Francesco Belletti, portavoce del Forum delle Famiglie, rivendica come ormai la famiglia sia sola nel formulare progetti di lungo periodo. Il sistema politico e sociale deve generare valore attraverso le famiglie e non semplicemente spremerle come è accaduto troppo spesso fino ad oggi. Se c’è un soggetto che può inventare il futuro è proprio la famiglia, ma non dobbiamo farla soccombere sotto pesi sempre più insostenibili.

Il messaggio è chiaro: le famiglie reagiscono alla crisi, ma fino a quando?

Sul prossimo numero di Famiglia Cristiana tutti i dati e gli approfondimenti sulla ricerca.

Un commento su “Famiglia “costruttore” di futuro

  1. Giorgio

    La Giunta comunale di Milano ha approvato le linee di indirizzo e lo stanziamento di fondi per il Piano per il diritto allo studio per l’anno scolastico 2011/12: più di 11 milioni di euro, nonostante la crisi, è un ottimo risultato.

    Ma c’è una cosa estremamente grave nell’attribuzione di fondi che il buon Pizzul ha completamente e sicuramente apposta ignorato.
    Le scuole dell’infanzia paritarie non comunali (quindi, al 99%, gli asili cattolici!) hanno ricevuto 550.000€, per 8.100 bambini, cioè 68 € a bambino!!!!!! a fronte dei 7.000€ a bambino per le scuole dell’infanzia comunali!!!!

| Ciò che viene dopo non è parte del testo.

`src/hdl/sensor_moving_average_macros.svh`:
```
// Assertion macros for the moving average block.
// Each macro expects signals named clk and rst in the scope where it is used.
`ifndef SENSOR_MOVING_AVERAGE_MACROS_SVH
`define SENSOR_MOVING_AVERAGE_MACROS_SVH

`ifndef SYNTH

// Same-cycle implication, checked on every rising edge outside reset.
`define SMA_ASSERT_IMP(lbl, ante, cons) \
  lbl: assert property (@(posedge clk) disable iff (rst) (ante) |-> (cons)) \
    else $error("assertion failed: lbl");

// Next-cycle implication, checked on every rising edge outside reset.
`define SMA_ASSERT_NEXT(lbl, ante, cons) \
  lbl: assert property (@(posedge clk) disable iff (rst) (ante) |=> (cons)) \
    else $error("assertion failed: lbl");

`else

`define SMA_ASSERT_IMP(lbl, ante, cons)
`define SMA_ASSERT_NEXT(lbl, ante, cons)

`endif

`endif

```
`src/hdl/sma_pkg.sv`:
```
`timescale 1ns / 1ps
`default_nettype none

package sma_pkg;

  localparam int TEMP_W    = 15;
  localparam int PRES_W    = 17;
  localparam int ALT_W     = 16;
  localparam int SAMPLES_W = 5;

  typedef enum logic [2:0] {
    ST_IDLE,
    ST_READ,
    ST_DRAIN,
    ST_DIV_START,
    ST_DIVIDE,
    ST_HOLD
  } state_t;

  typedef struct packed {
    logic load;
    logic read;
    logic div_start;
    logic div_step;
    logic result_load;
  } cmd_t;

  typedef struct packed {
    logic read_last;
    logic div_done;
    logic out_free;
  } status_t;

endpackage

`default_nettype wire

```
`src/hdl/sensor_moving_average.sv`:
```
`timescale 1ns / 1ps
`default_nettype none

// Boxcar moving average over the last RING_DEPTH sensor samples. Each request
// carries one compensated sample (temperature in hundredths of a degree,
// pressure in pascals, altitude in metres); the block stores it in a ring,
// then returns one result holding the mean of each channel over the samples
// held so far (up to RING_DEPTH) and that count. Means truncate toward zero.
// Flow: the ring memory gives one held entry per cycle to the summing pass,
// then three restoring dividers run side by side, each in ACC_W one-bit
// steps, ACC_W = 17 + clog2(RING_DEPTH+1) + 1. A finished result sits in
// an output register, so a new request is taken while it waits downstream.
module sensor_moving_average #(
  parameter int RING_DEPTH = 16
) (
  input  wire logic                                clk,
  input  wire logic                                rst,
  input  wire logic                                in_valid,
  output logic                                     in_stall,
  input  wire logic signed [sma_pkg::TEMP_W-1:0]   temperature,
  input  wire logic        [sma_pkg::PRES_W-1:0]   pressure,
  input  wire logic signed [sma_pkg::ALT_W-1:0]    altitude,
  output logic                                     out_valid,
  input  wire logic                                out_stall,
  output logic signed      [sma_pkg::TEMP_W-1:0]   mean_temperature,
  output logic             [sma_pkg::PRES_W-1:0]   mean_pressure,
  output logic signed      [sma_pkg::ALT_W-1:0]    mean_altitude,
  output logic             [sma_pkg::SAMPLES_W-1:0] samples_held
);

  import sma_pkg::*;

`include "sensor_moving_average_macros.svh"

  cmd_t    cmd;
  status_t status;

  // Sequencer: accept, sum pass, divide, hand result to the output register.
  sma_ctrl u_ctrl (
    .clk      (clk),
    .rst      (rst),
    .in_valid (in_valid),
    .in_stall (in_stall),
    .status   (status),
    .cmd      (cmd)
  );

  // Ring memory, accumulators, dividers and the output register.
  sma_datapath #(.RING_DEPTH(RING_DEPTH)) u_datapath (
    .clk              (clk),
    .rst              (rst),
    .cmd              (cmd),
    .status           (status),
    .temperature      (temperature),
    .pressure         (pressure),
    .altitude         (altitude),
    .out_valid        (out_valid),
    .out_stall        (out_stall),
    .mean_temperature (mean_temperature),
    .mean_pressure    (mean_pressure),
    .mean_altitude    (mean_altitude),
    .samples_held     (samples_held)
  );

  // A taken request always leaves the block busy for the next cycle.
  `SMA_ASSERT_NEXT(a_busy_after_accept, in_valid && !in_stall, in_stall)
  // Never overwrite a result that is still waiting downstream.
  `SMA_ASSERT_IMP(a_load_when_free, cmd.result_load, status.out_free)
  // No sum or divide work while requests are open.
  `SMA_ASSERT_IMP(a_idle_no_work, !in_stall, !cmd.read && !cmd.div_step)
  // A new result shows up only from a result load.
  `SMA_ASSERT_IMP(a_valid_from_load, $rose(out_valid), $past(cmd.result_load))

endmodule

`default_nettype wire

```
`src/hdl/sma_div.sv`:
```
`timescale 1ns / 1ps
`default_nettype none

module sma_div #(
  parameter int ACC_W = 23,
  parameter int DIV_W = 5
) (
  input  wire logic                    clk,
  input  wire logic                    start,
  input  wire logic                    step,
  input  wire logic signed [ACC_W-1:0] dividend,
  input  wire logic        [DIV_W-1:0] divisor,
  output logic             [ACC_W-1:0] quotient
);

  logic [ACC_W-1:0] quo;
  logic [DIV_W-1:0] rem;
  logic             neg;

  logic [DIV_W:0]   rem_sh;
  logic [DIV_W:0]   rem_diff;
  logic             fits;

  // One restoring step per cycle while step is high, on the magnitude; sign is applied at the end.
  assign rem_sh   = {rem, quo[ACC_W-1]};
  assign rem_diff = rem_sh - {1'b0, divisor};
  assign fits     = (rem_sh >= {1'b0, divisor});

  always_ff @(posedge clk) begin
    if (start) begin
      neg <= dividend[ACC_W-1];
      quo <= dividend[ACC_W-1] ? (-dividend) : dividend;
      rem <= '0;
    end else if (step) begin
      quo <= {quo[ACC_W-2:0], fits};
      rem <= fits ? rem_diff[DIV_W-1:0] : rem_sh[DIV_W-1:0];
    end
  end

  assign quotient = neg ? (-quo) : quo;

endmodule

`default_nettype wire

```
`src/hdl/sma_ctrl.sv`:
```
`timescale 1ns / 1ps
`default_nettype none

module sma_ctrl (
  input  wire logic            clk,
  input  wire logic            rst,
  input  wire logic            in_valid,
  output logic                 in_stall,
  input  wire sma_pkg::status_t status,
  output sma_pkg::cmd_t        cmd
);

  import sma_pkg::*;

  state_t state;
  state_t state_next;

  always_ff @(posedge clk) begin
    if (rst) begin
      state <= ST_IDLE;
    end else begin
      state <= state_next;
    end
  end

  always_comb begin
    state_next = state;
    case (state)
      ST_IDLE: begin
        if (in_valid) state_next = ST_READ;
      end
      ST_READ: begin
        if (status.read_last) state_next = ST_DRAIN;
      end
      ST_DRAIN: begin
        state_next = ST_DIV_START;
      end
      ST_DIV_START: begin
        state_next = ST_DIVIDE;
      end
      ST_DIVIDE: begin
        if (status.div_done) state_next = ST_HOLD;
      end
      ST_HOLD: begin
        if (status.out_free) state_next = ST_IDLE;
      end
      default: begin
        state_next = ST_IDLE;
      end
    endcase
  end

  always_comb begin
    cmd      = '0;
    in_stall = 1'b1;
    case (state)
      ST_IDLE: begin
        in_stall = 1'b0;
        cmd.load = in_valid;
      end
      ST_READ: begin
        cmd.read = 1'b1;
      end
      ST_DRAIN: begin
        cmd = '0;
      end
      ST_DIV_START: begin
        cmd.div_start = 1'b1;
      end
      ST_DIVIDE: begin
        cmd.div_step = 1'b1;
      end
      ST_HOLD: begin
        cmd.result_load = status.out_free;
      end
      default: begin
        cmd = '0;
      end
    endcase
  end

endmodule

`default_nettype wire

```
`src/hdl/sma_datapath.sv`:
```
`timescale 1ns / 1ps
`default_nettype none

module sma_datapath #(
  parameter int RING_DEPTH = 16
) (
  input  wire logic                                clk,
  input  wire logic                                rst,
  input  wire sma_pkg::cmd_t                       cmd,
  output sma_pkg::status_t                         status,
  input  wire logic signed [sma_pkg::TEMP_W-1:0]   temperature,
  input  wire logic        [sma_pkg::PRES_W-1:0]   pressure,
  input  wire logic signed [sma_pkg::ALT_W-1:0]    altitude,
  output logic                                     out_valid,
  input  wire logic                                out_stall,
  output logic signed      [sma_pkg::TEMP_W-1:0]   mean_temperature,
  output logic             [sma_pkg::PRES_W-1:0]   mean_pressure,
  output logic signed      [sma_pkg::ALT_W-1:0]    mean_altitude,
  output logic             [sma_pkg::SAMPLES_W-1:0] samples_held
);

  import sma_pkg::*;

  localparam int SLOT_W = (RING_DEPTH > 1) ? $clog2(RING_DEPTH) : 1;
  localparam int CNT_W  = $clog2(RING_DEPTH + 1);
  localparam int ACC_W  = PRES_W + CNT_W + 1;
  localparam int STEP_W = $clog2(ACC_W);
  localparam int MEM_W  = TEMP_W + PRES_W + ALT_W;

  logic [MEM_W-1:0]        ring [RING_DEPTH];
  logic [MEM_W-1:0]        rd_word;
  logic [SLOT_W-1:0]       write_slot;
  logic [SLOT_W-1:0]       write_slot_next;
  logic [CNT_W-1:0]        fill_count;
  logic [CNT_W-1:0]        fill_count_next;
  logic [SLOT_W-1:0]       rd_idx;
  logic                    rd_pending;
  logic [STEP_W-1:0]       div_cnt;
  logic signed [ACC_W-1:0] acc_t;
  logic signed [ACC_W-1:0] acc_p;
  logic signed [ACC_W-1:0] acc_a;
  logic [ACC_W-1:0]        quo_t;
  logic [ACC_W-1:0]        quo_p;
  logic [ACC_W-1:0]        quo_a;
  logic [CNT_W+SAMPLES_W-1:0] fill_ext;

  logic [TEMP_W-1:0] rd_t;
  logic [PRES_W-1:0] rd_p;
  logic [ALT_W-1:0]  rd_a;

  assign {rd_t, rd_p, rd_a} = rd_word;

  assign write_slot_next = (write_slot == SLOT_W'(RING_DEPTH - 1)) ? '0
                                                                   : write_slot + 1'b1;
  assign fill_count_next = (fill_count == CNT_W'(RING_DEPTH)) ? fill_count
                                                              : fill_count + 1'b1;

  assign status.read_last = ((CNT_W'(rd_idx) + CNT_W'(1)) == fill_count);
  assign status.div_done  = (div_cnt == STEP_W'(ACC_W - 1));
  assign status.out_free  = !out_valid || !out_stall;

  // Ring storage: write on accept, registered read during the sum pass.
  always_ff @(posedge clk) begin
    if (cmd.load) begin
      ring[write_slot] <= {temperature, pressure, altitude};
    end
  end

  always_ff @(posedge clk) begin
    if (cmd.read) begin
      rd_word <= ring[rd_idx];
    end
  end

  always_ff @(posedge clk) begin
    if (rst) begin
      write_slot <= '0;
      fill_count <= '0;
      rd_idx     <= '0;
      rd_pending <= 1'b0;
      div_cnt    <= '0;
      out_valid  <= 1'b0;
    end else begin
      if (cmd.load) begin
        write_slot <= write_slot_next;
        fill_count <= fill_count_next;
        rd_idx     <= '0;
      end else if (cmd.read) begin
        rd_idx <= rd_idx + 1'b1;
      end
      rd_pending <= cmd.read;
      if (cmd.div_start) begin
        div_cnt <= '0;
      end else if (cmd.div_step) begin
        div_cnt <= div_cnt + 1'b1;
      end
      if (cmd.result_load) begin
        out_valid <= 1'b1;
      end else if (!out_stall) begin
        out_valid <= 1'b0;
      end
    end
  end

  // Accumulate one slot per cycle, in the cycle after its read.
  always_ff @(posedge clk) begin
    if (cmd.load) begin
      acc_t <= '0;
      acc_p <= '0;
      acc_a <= '0;
    end else if (rd_pending) begin
      acc_t <= acc_t + {{(ACC_W - TEMP_W){rd_t[TEMP_W-1]}}, rd_t};
      acc_p <= acc_p + {{(ACC_W - PRES_W){1'b0}}, rd_p};
      acc_a <= acc_a + {{(ACC_W - ALT_W){rd_a[ALT_W-1]}}, rd_a};
    end
  end

  sma_div #(.ACC_W(ACC_W), .DIV_W(CNT_W)) u_div_t (
    .clk      (clk),
    .start    (cmd.div_start),
    .step     (cmd.div_step),
    .dividend (acc_t),
    .divisor  (fill_count),
    .quotient (quo_t)
  );

  sma_div #(.ACC_W(ACC_W), .DIV_W(CNT_W)) u_div_p (
    .clk      (clk),
    .start    (cmd.div_start),
    .step     (cmd.div_step),
    .dividend (acc_p),
    .divisor  (fill_count),
    .quotient (quo_p)
  );

  sma_div #(.ACC_W(ACC_W), .DIV_W(CNT_W)) u_div_a (
    .clk      (clk),
    .start    (cmd.div_start),
    .step     (cmd.div_step),
    .dividend (acc_a),
    .divisor  (fill_count),
    .quotient (quo_a)
  );

  assign fill_ext = {{SAMPLES_W{1'b0}}, fill_count};

  always_ff @(posedge clk) begin
    if (cmd.result_load) begin
      mean_temperature <= quo_t[TEMP_W-1:0];
      mean_pressure    <= quo_p[PRES_W-1:0];
      mean_altitude    <= quo_a[ALT_W-1:0];
      samples_held     <= fill_ext[SAMPLES_W-1:0];
    end
  end

endmodule

`default_nettype wire

```
**src/hdl/ssd_pkg.sv**
```systemverilog
// Shared types and constants for the seven-segment scan driver.
// Holds the item and result structs, mode and register codes and the character encoder.
// No dependencies.
`timescale 1ns / 1ps

package ssd_pkg;

    // Item modes
    localparam logic [1:0] MODE_WRITE  = 2'd0;
    localparam logic [1:0] MODE_CLEAR  = 2'd1;
    localparam logic [1:0] MODE_TICK   = 2'd2;
    localparam logic [1:0] MODE_STATUS = 2'd3;

    // Configuration register indexes
    localparam int CFG_INDEX_W = 3;
    localparam int CFG_DATA_W  = 16;
    localparam logic [CFG_INDEX_W-1:0] CFG_ON_TIME       = 3'd0;
    localparam logic [CFG_INDEX_W-1:0] CFG_COMP_STEP     = 3'd1;
    localparam logic [CFG_INDEX_W-1:0] CFG_COMP_ENABLE   = 3'd2;
    localparam logic [CFG_INDEX_W-1:0] CFG_DIGITS_IN_USE = 3'd3;
    localparam logic [CFG_INDEX_W-1:0] CFG_TUBES_IN_USE  = 3'd4;

    // Reset values and defaults substituted for a zero register
    localparam logic [15:0] DEF_ON_TIME   = 16'd200;
    localparam logic [7:0]  DEF_COMP_STEP = 8'd15;
    localparam logic [3:0]  RST_DIGITS    = 4'd8;
    localparam logic [2:0]  RST_TUBES     = 3'd4;

    // Segment bits: A is the MSB, DP the LSB
    localparam logic [7:0] SEG_A  = 8'h80;
    localparam logic [7:0] SEG_B  = 8'h40;
    localparam logic [7:0] SEG_C  = 8'h20;
    localparam logic [7:0] SEG_D  = 8'h10;
    localparam logic [7:0] SEG_E  = 8'h08;
    localparam logic [7:0] SEG_F  = 8'h04;
    localparam logic [7:0] SEG_G  = 8'h02;
    localparam logic [7:0] SEG_DP = 8'h01;

    localparam logic [7:0] DIGIT_PAT [10] = '{
        8'hFC, 8'h60, 8'hDA, 8'hF2, 8'h66, 8'hB6, 8'hBE, 8'hE0, 8'hFE, 8'hE6
    };

    localparam logic [7:0] LETTER_PAT [26] = '{
        8'hEE, 8'h3E, 8'h9C, 8'h7A, 8'h9E, 8'h8E, 8'hF6, 8'h6E, 8'h0C, 8'h70,
        8'hAE, 8'h1C, 8'hF2, 8'h2A, 8'h3A, 8'hCE, 8'hE6, 8'h8C, 8'hB6, 8'h9E,
        8'h7C, 8'h46, 8'h7E, 8'hF6, 8'h76, 8'hDA
    };

    typedef struct packed {
        logic [1:0] mode;
        logic [7:0] character;
        logic [1:0] tube;
        logic [2:0] position;
    } item_t;

    typedef struct packed {
        logic [31:0] segments;
        logic [2:0]  digit_index;
        logic        digit_enable;
    } result_t;

    // Character code to segment byte; unknown codes give blank
    function automatic logic [7:0] encode_char(input logic [7:0] ch);
        logic [7:0] off;
        logic [7:0] pat;
        off = 8'd0;
        pat = 8'h00;
        if (ch <= 8'd9) begin
            pat = DIGIT_PAT[ch[3:0]];
        end else if (ch >= 8'h61 && ch <= 8'h7A) begin
            off = ch - 8'h61;
            pat = LETTER_PAT[off[4:0]];
        end else if (ch >= 8'h41 && ch <= 8'h5A) begin
            off = ch - 8'h41;
            pat = LETTER_PAT[off[4:0]];
        end else if (ch == 8'h2E) begin
            pat = SEG_DP;
        end else if (ch == 8'h2D) begin
            pat = SEG_G;
        end else if (ch == 8'h3D) begin
            pat = SEG_D | SEG_G;
        end
        return pat;
    endfunction

endpackage

```
**src/hdl/ssd_ram.sv**
```systemverilog
// Generic single-write, single-read RAM with a registered read port.
// Read-first on a same-address write. No dependencies.
`timescale 1ns / 1ps

module ssd_ram #(
    parameter int WIDTH = 8,
    parameter int DEPTH = 8
) (
    input  logic                                   clk,
    input  logic                                   we,
    input  logic [(DEPTH > 1 ? $clog2(DEPTH) : 1)-1:0] waddr,
    input  logic [WIDTH-1:0]                       wdata,
    input  logic [(DEPTH > 1 ? $clog2(DEPTH) : 1)-1:0] raddr,
    output logic [WIDTH-1:0]                       rdata
);

    logic [WIDTH-1:0] mem_reg [DEPTH];
    logic [WIDTH-1:0] rdata_reg;

    always_ff @(posedge clk)
    begin
        if (we)
        begin
            mem_reg[waddr] <= wdata;
        end
        rdata_reg <= mem_reg[raddr];
    end

    assign rdata = rdata_reg;

endmodule

```
**src/hdl/seven_segment_scan_driver_core.sv**
```systemverilog
// Seven-segment scan driver, top level.
// Depends on ssd_pkg (types, codes, encoder) and ssd_ram (segment store banks).
`timescale 1ns / 1ps

// The block takes one item per clock unless stalled and returns one result
// per item through an output register. Write items store a character's
// segment pattern at a tube and digit position, clear items blank the whole
// store, tick items move the scan. Every result shows the segments of the
// selected digit (tubes past tubes_in_use read zero), its index, and whether
// it is driven on. The segment store sits in one RAM bank per tube, read
// through a registered port at the digit that the scan will select next;
// per-entry valid bits clear and reset the store at once, so no clearing
// pass follows reset. Items stall while a held result is not taken, and a
// tick that finds the selected digit at or past digits_in_use (after that
// register was lowered) stalls while the scan restarts at digit zero and the RAM read is reissued there.

module seven_segment_scan_driver_core #(
    parameter int MAX_TUBES  = 4,
    parameter int MAX_DIGITS = 8
) (
    input  logic                                   clk,
    input  logic                                   rst_n,
    // item channel
    input  logic                                   item_valid,
    output logic                                   item_stall,
    input  ssd_pkg::item_t                         item,
    // result channel
    output logic                                   result_valid,
    input  logic                                   result_stall,
    output ssd_pkg::result_t                       result,
    // configuration port
    input  logic                                   cfg_write,
    input  logic [ssd_pkg::CFG_INDEX_W-1:0]        cfg_index,
    input  logic [ssd_pkg::CFG_DATA_W-1:0]         cfg_data
);

    localparam int DW = (MAX_DIGITS > 1) ? $clog2(MAX_DIGITS) : 1;
    localparam int TW = (MAX_TUBES > 1) ? $clog2(MAX_TUBES) : 1;

    // Configuration registers
    logic [15:0] on_time_reg;
    logic [7:0]  comp_step_reg;
    logic        comp_enable_reg;
    logic [3:0]  digits_in_use_reg;
    logic [2:0]  tubes_in_use_reg;

    // Scan state
    logic [DW-1:0] scan_reg, scan_next;
    logic [15:0]   dwell_reg, dwell_next;

    // Per-entry valid bits: an entry without one reads blank
    logic [MAX_TUBES-1:0] valid_reg [MAX_DIGITS];

    // Last write transfer, patched onto the RAM data read at the same edge
    logic          fwd_valid_reg;
    logic [DW-1:0] fwd_pos_reg;
    logic [TW-1:0] fwd_tube_reg;
    logic [7:0]    fwd_byte_reg;

    // Output register
    logic                result_valid_reg;
    ssd_pkg::result_t    result_reg, result_next;

    logic          accept;
    logic          restart;
    logic          is_write, is_clear, is_tick;
    logic          write_in_range;
    logic [DW-1:0] pos_addr;
    logic [TW-1:0] tube_addr;
    logic [7:0]    write_byte;

    logic [4:0]    eff_digits;
    logic [3:0]    eff_tubes;
    logic [4:0]    scan_inc;
    logic [DW-1:0] scan_adv;

    logic [7:0]    bank_rd   [MAX_TUBES];
    logic [7:0]    row_base  [MAX_TUBES];
    logic [7:0]    row_shown [MAX_TUBES];
    logic [3:0]    blanks;
    logic [15:0]   on_eff;
    logic [7:0]    step_eff;
    logic [11:0]   comp_sub;
    logic [15:0]   dwell_load;
    logic [15:0]   dwell_cur;
    logic [31:0]   seg_word;
    logic          enable;

    // ---------------------------------------------------------------------
    // Item decode and handshake
    // ---------------------------------------------------------------------
    assign is_write = (item.mode == ssd_pkg::MODE_WRITE);
    assign is_clear = (item.mode == ssd_pkg::MODE_CLEAR);
    assign is_tick  = (item.mode == ssd_pkg::MODE_TICK);

    assign pos_addr       = DW'(item.position);
    assign tube_addr      = TW'(item.tube);
    assign write_in_range = (5'(item.position) < 5'(MAX_DIGITS))
                         && (4'(item.tube) < 4'(MAX_TUBES));
    assign write_byte     = ssd_pkg::encode_char(item.character);

    // Clamp the count registers to their usable ranges
    always_comb
    begin
        if (digits_in_use_reg == 4'd0)
        begin
            eff_digits = 5'd1;
        end
        else if (5'(digits_in_use_reg) > 5'(MAX_DIGITS))
        begin
            eff_digits = 5'(MAX_DIGITS);
        end
        else
        begin
            eff_digits = 5'(digits_in_use_reg);
        end

        if (tubes_in_use_reg == 3'd0)
        begin
            eff_tubes = 4'd1;
        end
        else if (4'(tubes_in_use_reg) > 4'(MAX_TUBES))
        begin
            eff_tubes = 4'(MAX_TUBES);
        end
        else
        begin
            eff_tubes = 4'(tubes_in_use_reg);
        end
    end

    // A tick that finds the scan at or past the digit count stalls while
    // the scan restarts at zero and the row of digit zero is fetched.
    assign restart    = item_valid && is_tick && (5'(scan_reg) >= eff_digits);
    assign item_stall = (result_valid_reg && result_stall) || restart;
    assign accept     = item_valid && !item_stall;

    // ---------------------------------------------------------------------
    // Segment store: one bank per tube, row address is the digit
    // ---------------------------------------------------------------------
    genvar gk;
    generate
        for (gk = 0; gk < MAX_TUBES; gk++)
        begin : g_bank
            ssd_ram #(
                .WIDTH (8),
                .DEPTH (MAX_DIGITS)
            ) u_bank (
                .clk   (clk),
                .we    (accept && is_write && write_in_range && (tube_addr == TW'(gk))),
                .waddr (pos_addr),
                .wdata (write_byte),
                .raddr (scan_next),
                .rdata (bank_rd[gk])
            );
        end
    endgenerate

    // Row of the selected digit as the store holds it now: patch the write
    // that landed with the read, then drop entries that are not valid.
    always_comb
    begin
        for (int k = 0; k < MAX_TUBES; k++)
        begin
            row_base[k] = bank_rd[k];
            if (fwd_valid_reg && (fwd_pos_reg == scan_reg) && (fwd_tube_reg == TW'(k)))
            begin
                row_base[k] = fwd_byte_reg;
            end
            if (!valid_reg[scan_reg][k])
            begin
                row_base[k] = 8'h00;
            end

            // The item's own write or clear shows in its result
            row_shown[k] = row_base[k];
            if (is_clear)
            begin
                row_shown[k] = 8'h00;
            end
            else if (is_write && write_in_range && (pos_addr == scan_reg)
                     && (tube_addr == TW'(k)))
            begin
                row_shown[k] = write_byte;
            end
        end
    end

    // ---------------------------------------------------------------------
    // Dwell for the selected digit
    // ---------------------------------------------------------------------
    always_comb
    begin
        blanks = 4'd0;
        for (int k = 0; k < MAX_TUBES; k++)
        begin
            if ((4'(k) < eff_tubes) && (row_base[k] == 8'h00))
            begin
                blanks = blanks + 4'd1;
            end
        end

        on_eff   = (on_time_reg == 16'd0) ? ssd_pkg::DEF_ON_TIME : on_time_reg;
        step_eff = (comp_step_reg == 8'd0) ? ssd_pkg::DEF_COMP_STEP : comp_step_reg;
        comp_sub = 12'(blanks) * 12'(step_eff);

        if (!comp_enable_reg)
        begin
            dwell_load = on_eff;
        end
        else if (on_eff > 16'(comp_sub))
        begin
            dwell_load = on_eff - 16'(comp_sub);
        end
        else
        begin
            dwell_load = 16'd0;
        end
    end

    // ---------------------------------------------------------------------
    // Scan control and result
    // ---------------------------------------------------------------------
    assign scan_inc = 5'(scan_reg) + 5'd1;
    assign scan_adv = (scan_inc >= eff_digits) ? '0 : DW'(scan_inc);
    assign dwell_cur = (dwell_reg == 16'd0) ? dwell_load : dwell_reg;

    always_comb
    begin
        scan_next  = scan_reg;
        dwell_next = dwell_reg;
        enable     = (dwell_reg != 16'd0);

        if (restart)
        begin
            // Restart at digit zero with a fresh dwell
            scan_next  = '0;
            dwell_next = 16'd0;
        end
        else if (accept && is_tick)
        begin
            if (dwell_cur == 16'd0)
            begin
                // Zero dwell: one dark tick, then skip ahead
                enable     = 1'b0;
                dwell_next = 16'd0;
                scan_next  = scan_adv;
            end
            else
            begin
                enable     = 1'b1;
                dwell_next = dwell_cur - 16'd1;
                if (dwell_cur == 16'd1)
                begin
                    scan_next = scan_adv;
                end
            end
        end
    end

    // Pack the low tubes into the segment word; unused tubes read zero
    always_comb
    begin
        seg_word = 32'd0;
        for (int k = 0; k < 4; k++)
        begin
            if ((k < MAX_TUBES) && (4'(k) < eff_tubes))
            begin
                seg_word[8*k +: 8] = row_shown[(k < MAX_TUBES) ? k : 0];
            end
        end

        result_next.segments     = seg_word;
        result_next.digit_index  = 3'(scan_reg);
        result_next.digit_enable = enable;
    end

    // ---------------------------------------------------------------------
    // Registers
    // ---------------------------------------------------------------------
    always_ff @(posedge clk or negedge rst_n)
    begin
        if (!rst_n)
        begin
            on_time_reg       <= ssd_pkg::DEF_ON_TIME;
            comp_step_reg     <= ssd_pkg::DEF_COMP_STEP;
            comp_enable_reg   <= 1'b1;
            digits_in_use_reg <= ssd_pkg::RST_DIGITS;
            tubes_in_use_reg  <= ssd_pkg::RST_TUBES;
        end
        else if (cfg_write)
        begin
            case (cfg_index)
                ssd_pkg::CFG_ON_TIME:       on_time_reg       <= cfg_data;
                ssd_pkg::CFG_COMP_STEP:     comp_step_reg     <= cfg_data[7:0];
                ssd_pkg::CFG_COMP_ENABLE:   comp_enable_reg   <= cfg_data[0];
                ssd_pkg::CFG_DIGITS_IN_USE: digits_in_use_reg <= cfg_data[3:0];
                ssd_pkg::CFG_TUBES_IN_USE:  tubes_in_use_reg  <= cfg_data[2:0];
                default:                    ;
            endcase
        end
    end

    always_ff @(posedge clk or negedge rst_n)
    begin
        if (!rst_n)
        begin
            scan_reg      <= '0;
            dwell_reg     <= 16'd0;
            fwd_valid_reg <= 1'b0;
            for (int d = 0; d < MAX_DIGITS; d++)
            begin
                valid_reg[d] <= '0;
            end
        end
        else
        begin
            scan_reg      <= scan_next;
            dwell_reg     <= dwell_next;
            fwd_valid_reg <= accept && is_write && write_in_range;
            if (accept && is_clear)
            begin
                for (int d = 0; d < MAX_DIGITS; d++)
                begin
                    valid_reg[d] <= '0;
                end
            end
            else if (accept && is_write && write_in_range)
            begin
                valid_reg[pos_addr][tube_addr] <= 1'b1;
            end
        end
    end

    // Forwarded write payload
    always_ff @(posedge clk)
    begin
        if (accept && is_write && write_in_range)
        begin
            fwd_pos_reg  <= pos_addr;
            fwd_tube_reg <= tube_addr;
            fwd_byte_reg <= write_byte;
        end
    end

    // Output register: load on a transfer in, drop once taken
    always_ff @(posedge clk or negedge rst_n)
    begin
        if (!rst_n)
        begin
            result_valid_reg <= 1'b0;
        end
        else if (accept)
        begin
            result_valid_reg <= 1'b1;
        end
        else if (!result_stall)
        begin
            result_valid_reg <= 1'b0;
        end
    end

    always_ff @(posedge clk)
    begin
        if (accept)
        begin
            result_reg <= result_next;
        end
    end

    assign result_valid = result_valid_reg;
    assign result       = result_reg;

endmodule
```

    Pizzul si vergogni!!!!!!
    Lei su questo blog ha lanciato più di un post per invitare la Regione, da sempre schierata con le paritarie (le basta il Buono scuola, ora Dote scuola?), a sostenere ancora le paritarie, arrivando persino a dire che gli altri (la Regione) parlano, mentre gli unici che fanno in questo campo sono quelli del suo partito.
    E ora il suo amico Pisapia offre generosamente 68 € a bambino “paritario” e lei non dice niente????
    Che vergognosa ideologia pervade il suo fare politica, se non ha il coraggio di schierarsi neppure contro questa scandalosa ripartizione????

    E’ stato in prima linea per criticare Formigoni, che concede il Buono Scuola da oltre 10 anni, ma non spende una sola parola sui 68 € a bambino di Pisapia???

    Ma lei è cattolico in politica solo quando c’è da criticare qualcuno della parte avversa???
    Ma non si vergogna????

    Ci risparmi le sue prediche e abbia il coraggio di essere cattolico fino in fondo e di prendere posizione contro chi sta distruggendo Milano, tra un sorriso ad un Arcivescovo entrante e uno uscente!!!!!!!

    Si vergogni!!!
    La sua ideologia è imbarazzante!!!!